[Study material — start]

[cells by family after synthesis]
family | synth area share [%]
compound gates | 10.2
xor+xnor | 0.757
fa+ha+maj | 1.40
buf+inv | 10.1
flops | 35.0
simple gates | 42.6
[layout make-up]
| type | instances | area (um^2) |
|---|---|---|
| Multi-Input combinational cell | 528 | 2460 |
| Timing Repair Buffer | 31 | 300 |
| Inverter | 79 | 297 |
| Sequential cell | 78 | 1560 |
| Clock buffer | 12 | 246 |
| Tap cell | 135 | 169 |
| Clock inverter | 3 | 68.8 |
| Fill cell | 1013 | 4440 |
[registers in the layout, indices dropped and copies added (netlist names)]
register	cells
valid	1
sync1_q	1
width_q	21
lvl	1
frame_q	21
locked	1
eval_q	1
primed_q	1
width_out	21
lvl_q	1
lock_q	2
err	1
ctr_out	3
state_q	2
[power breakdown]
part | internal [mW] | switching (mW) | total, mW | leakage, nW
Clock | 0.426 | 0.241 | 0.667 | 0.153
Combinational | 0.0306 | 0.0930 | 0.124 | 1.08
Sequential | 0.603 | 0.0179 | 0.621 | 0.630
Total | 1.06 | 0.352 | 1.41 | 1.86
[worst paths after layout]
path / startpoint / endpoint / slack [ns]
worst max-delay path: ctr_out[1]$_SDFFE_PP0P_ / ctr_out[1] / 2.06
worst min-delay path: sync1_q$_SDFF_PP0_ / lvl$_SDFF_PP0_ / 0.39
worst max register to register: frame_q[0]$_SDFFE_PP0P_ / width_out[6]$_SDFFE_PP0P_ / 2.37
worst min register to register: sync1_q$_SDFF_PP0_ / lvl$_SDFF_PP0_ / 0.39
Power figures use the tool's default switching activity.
**src/rtl/stim_sequencer_if.sv**
```systemverilog
// Signal bundle between the stimulus sequencer and its environment
// (control, stimulus RAM read port, DUT vector/response, status).
interface stim_sequencer_if;
  logic        start;
  logic        abort;
  logic [9:0]  length;
  logic        loop_en;
  logic [9:0]  mem_addr;
  logic [2:0]  mem_rdata;
  logic [2:0]  vec_out;
  logic        vec_valid;
  logic [5:0]  dut_out;
  logic [15:0] sig;
  logic [9:0]  vec_count;
  logic        busy;
  logic        done;

  // Environment side: drives control, RAM data and DUT response
  modport master (
    output start, abort, length, loop_en, mem_rdata, dut_out,
    input  mem_addr, vec_out, vec_valid, sig, vec_count, busy, done
  );

  // Sequencer side
  modport slave (
    input  start, abort, length, loop_en, mem_rdata, dut_out,
    output mem_addr, vec_out, vec_valid, sig, vec_count, busy, done
  );
endinterface

```
**src/rtl/stim_sequencer.sv**
```systemverilog
// Stimulus sequencer: walks a stimulus RAM from address 0 to length-1, applies each
// entry to the DUT as a registered vector, optionally loops, and compacts the DUT
// responses into a 16-bit MISR signature.
//
// RAM timing: mem_rdata reflects ram[mem_addr] in the cycle after mem_addr is
// registered, so the vector for the current address is loaded on every step edge
// (including the edge leaving FETCH) while mem_addr advances in the same edge.
module stim_sequencer (
  input logic             clock,
  input logic             reset,
  stim_sequencer_if.slave bus
);

  typedef enum logic [1:0] {StIdle, StFetch, StRun, StDone} state_e;

  state_e     state;
  state_e     state_next;
  logic [9:0] len;
  // Final vector of a non-looping pass has been loaded; next edge ends the run
  logic       drain;
  logic       running;
  logic       accept;
  logic       stop;
  logic       step;
  logic       at_end;
  logic       fb;

  assign running = (state == StFetch) || (state == StRun);
  assign accept  = (state == StIdle) && bus.start && !bus.abort;
  assign stop    = running && (bus.abort || ((state == StRun) && drain));
  assign step    = running && !stop;
  assign at_end  = (bus.mem_addr == (len - 10'd1));
  assign fb      = bus.sig[15] ^ bus.sig[13] ^ bus.sig[12] ^ bus.sig[10];

  // State register
  always_ff @(posedge clock or negedge reset) begin
    if (!reset) begin
      state <= StIdle;
    end else begin
      state <= state_next;
    end
  end

  // Next-state logic
  always_comb begin
    state_next = state;
    unique case (state)
      StIdle: begin
        if (accept) begin
          state_next = (bus.length == 10'd0) ? StDone : StFetch;
        end
      end
      StFetch, StRun: state_next = stop ? StDone : StRun;
      StDone:         state_next = StIdle;
      default:        state_next = StIdle;
    endcase
  end

  // Status outputs decoded from the state
  always_comb begin
    bus.busy = running;
    bus.done = (state == StDone);
  end

  // Address generation, vector register and per-pass vector count
  always_ff @(posedge clock or negedge reset) begin
    if (!reset) begin
      len           <= 10'd0;
      drain         <= 1'b0;
      bus.mem_addr  <= 10'd0;
      bus.vec_out   <= 3'd0;
      bus.vec_valid <= 1'b0;
      bus.vec_count <= 10'd0;
    end else begin
      if (accept) begin
        len           <= bus.length;
        drain         <= 1'b0;
        bus.mem_addr  <= 10'd0;
        bus.vec_count <= 10'd0;
      end
      if (stop) begin
        bus.vec_out   <= 3'd0;
        bus.vec_valid <= 1'b0;
      end
      if (step) begin
        bus.vec_out   <= bus.mem_rdata;
        bus.vec_valid <= 1'b1;
        // Address 0 starts a pass, so the count restarts there
        bus.vec_count <= (bus.mem_addr == 10'd0) ? 10'd1 : bus.vec_count + 10'd1;
        if (at_end) begin
          if (bus.loop_en) begin
            bus.mem_addr <= 10'd0;
          end else begin
            drain <= 1'b1;
          end
        end else begin
          bus.mem_addr <= bus.mem_addr + 10'd1;
        end
      end
      if (state == StDone) begin
        drain <= 1'b0;
      end
    end
  end

  // MISR: absorbs the DUT response to every applied vector
  always_ff @(posedge clock or negedge reset) begin
    if (!reset) begin
      bus.sig <= 16'd0;
    end else if (accept) begin
      bus.sig <= 16'd0;
    end else if (bus.vec_valid) begin
      bus.sig <= {bus.sig[14:0], fb} ^ {10'b0, bus.dut_out};
    end
  end

endmodule

```
**src/flat_wrapper.sv**
```systemverilog
// flat-port wrapper written by rule: the top's interface ports become plain ports
module stim_sequencer_flat 
  (clock, reset, bus_start, bus_abort, bus_length, bus_loop_en, bus_mem_rdata, bus_dut_out, bus_mem_addr, bus_vec_out, bus_vec_valid, bus_sig, bus_vec_count, bus_busy, bus_done);
  stim_sequencer_if bus_i ();
  input logic clock;
  input logic reset;
  input wire logic [$bits(bus_i.start)-1:0] bus_start;
  input wire logic [$bits(bus_i.abort)-1:0] bus_abort;
  input wire logic [$bits(bus_i.length)-1:0] bus_length;
  input wire logic [$bits(bus_i.loop_en)-1:0] bus_loop_en;
  input wire logic [$bits(bus_i.mem_rdata)-1:0] bus_mem_rdata;
  input wire logic [$bits(bus_i.dut_out)-1:0] bus_dut_out;
  output wire logic [$bits(bus_i.mem_addr)-1:0] bus_mem_addr;
  output wire logic [$bits(bus_i.vec_out)-1:0] bus_vec_out;
  output wire logic [$bits(bus_i.vec_valid)-1:0] bus_vec_valid;
  output wire logic [$bits(bus_i.sig)-1:0] bus_sig;
  output wire logic [$bits(bus_i.vec_count)-1:0] bus_vec_count;
  output wire logic [$bits(bus_i.busy)-1:0] bus_busy;
  output wire logic [$bits(bus_i.done)-1:0] bus_done;
  assign bus_i.start = bus_start;
  assign bus_i.abort = bus_abort;
  assign bus_i.length = bus_length;
  assign bus_i.loop_en = bus_loop_en;
  assign bus_i.mem_rdata = bus_mem_rdata;
  assign bus_i.dut_out = bus_dut_out;
  assign bus_mem_addr = bus_i.mem_addr;
  assign bus_vec_out = bus_i.vec_out;
  assign bus_vec_valid = bus_i.vec_valid;
  assign bus_sig = bus_i.sig;
  assign bus_vec_count = bus_i.vec_count;
  assign bus_busy = bus_i.busy;
  assign bus_done = bus_i.done;
  stim_sequencer u_core (.clock(clock), .reset(reset), .bus(bus_i));
endmodule
```
### src/rtl/control_compuerta_pkg.sv
// -----------------------------------------------------------------------------
// control_compuerta_pkg
// Shared constants for the gate controller and its bench: FSM state encodings,
// default access/idle codes, attempt limit, PIN-state timeout and a saturating
// increment helper for the wrong-attempt counter.
// -----------------------------------------------------------------------------
package control_compuerta_pkg;

    // Controller states
    typedef enum logic [2:0] {
        ST_ESPERA  = 3'd0,
        ST_PIN     = 3'd1,
        ST_ABIERTO = 3'd2,
        ST_ALARMA  = 3'd3,
        ST_BLOQUEO = 3'd4
    } estado_t;

    localparam logic [7:0] PIN_CORRECTO_DEF = 8'h08;
    localparam logic [7:0] PIN_ESPERA_DEF   = 8'h00;
    localparam int         MAX_INTENTOS_DEF = 3;
    localparam int         T_PIN_DEF        = 32;
    localparam int         INTENTOS_W       = 2;

    // Counter increment that sticks at the ceiling instead of wrapping.
    function automatic logic [INTENTOS_W-1:0] sat_inc(
        input logic [INTENTOS_W-1:0] valor,
        input logic [INTENTOS_W-1:0] tope
    );
        if (valor >= tope) begin
            return tope;
        end else begin
            return valor + 2'd1;
        end
    endfunction

endpackage

### src/rtl/control_compuerta_if.sv
// -----------------------------------------------------------------------------
// control_compuerta_if
// Sensor/keypad inputs and gate status outputs of the gate controller.
//   master : environment side (drives vehiculo, termino, pin; observes status)
//   slave  : controller side (samples inputs; drives cerrado, abierto, alarma,
//            bloqueo, intentos)
// -----------------------------------------------------------------------------
interface control_compuerta_if;
    import control_compuerta_pkg::*;

    logic                  vehiculo;
    logic                  termino;
    logic [7:0]            pin;
    logic                  cerrado;
    logic                  abierto;
    logic                  alarma;
    logic                  bloqueo;
    logic [INTENTOS_W-1:0] intentos;

    modport master (
        output vehiculo, termino, pin,
        input  cerrado, abierto, alarma, bloqueo, intentos
    );

    modport slave (
        input  vehiculo, termino, pin,
        output cerrado, abierto, alarma, bloqueo, intentos
    );

endinterface

### src/rtl/control_compuerta_detector_pin.sv
// -----------------------------------------------------------------------------
// detector_pin
// Keypad attempt detector. An attempt is the first cycle a non-idle code is
// seen after the keypad was idle; switching between two non-idle codes does
// not produce a new attempt.
//   clk, rst_n : clock, async active-low reset
//   pin        : keypad code
//   intento    : one-cycle pulse, a new code was presented this cycle
//   correcto   : one-cycle pulse, the new code equals PIN_CORRECTO
// -----------------------------------------------------------------------------
module detector_pin
    import control_compuerta_pkg::*;
#(
    parameter logic [7:0] PIN_CORRECTO = PIN_CORRECTO_DEF,
    parameter logic [7:0] PIN_ESPERA   = PIN_ESPERA_DEF
) (
    input  logic       clk,
    input  logic       rst_n,
    input  logic [7:0] pin,
    output logic       intento,
    output logic       correcto
);

    logic [7:0] pin_prev_r;

    // Previous-sample register; resets to idle so a code held through reset
    // release still counts as a fresh attempt.
    always_ff @(posedge clk or negedge rst_n) begin
        if (!rst_n) begin
            pin_prev_r <= PIN_ESPERA;
        end else begin
            pin_prev_r <= pin;
        end
    end

    // Idle-to-code transition detection.
    always_comb begin
        intento  = (pin != PIN_ESPERA) && (pin_prev_r == PIN_ESPERA);
        correcto = intento && (pin == PIN_CORRECTO);
    end

endmodule
[config.mk]
export PLATFORM = sky130hd
export DESIGN_NAME = instruction_fetch
export DESIGN_NICKNAME = d
export VERILOG_FILES = /design/src/rtl/ifetch_pkg.sv /design/src/rtl/pc_register.sv /design/src/rtl/instruction_fetch.sv
export SDC_FILE = /design/constraint.sdc
export NUM_CORES = 1
export LEC_CHECK = 0
export BUFFER_PORTS_ARGS = -buffer_cell sky130_fd_sc_hd__buf_4
export CAP_MARGIN = 0
export CORE_UTILIZATION = 57
export DETAILED_ROUTE_END_ITERATION = 8
export PLACE_DENSITY_LB_ADDON = 0.05
export SLEW_MARGIN = 20
export SYNTH_ARGS = -nofsm -noshare
export SYNTH_HDL_FRONTEND = slang
export SYNTH_SLANG_ARGS = --single-unit
[constraint.sdc]
create_clock -name clk -period 7.1 [get_ports clk]
set_input_delay 0.71 -clock clk [delete_from_list [all_inputs] [get_ports clk]]
set_output_delay 0.71 -clock clk [all_outputs]
set_load 0.01 [all_outputs]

[Study material — finish]

- [What is needed] Looking at the records above, return exactly the lines from the line with "part | internal" to the line with "worst min register", both ends included.

- [Written response]
part | internal [mW] | switching (mW) | total, mW | leakage, nW
Clock | 0.426 | 0.241 | 0.667 | 0.153
Combinational | 0.0306 | 0.0930 | 0.124 | 1.08
Sequential | 0.603 | 0.0179 | 0.621 | 0.630
Total | 1.06 | 0.352 | 1.41 | 1.86
[worst paths after layout]
path / startpoint / endpoint / slack [ns]
worst max-delay path: ctr_out[1]$_SDFFE_PP0P_ / ctr_out[1] / 2.06
worst min-delay path: sync1_q$_SDFF_PP0_ / lvl$_SDFF_PP0_ / 0.39
worst max register to register: frame_q[0]$_SDFFE_PP0P_ / width_out[6]$_SDFFE_PP0P_ / 2.37
worst min register to register: sync1_q$_SDFF_PP0_ / lvl$_SDFF_PP0_ / 0.39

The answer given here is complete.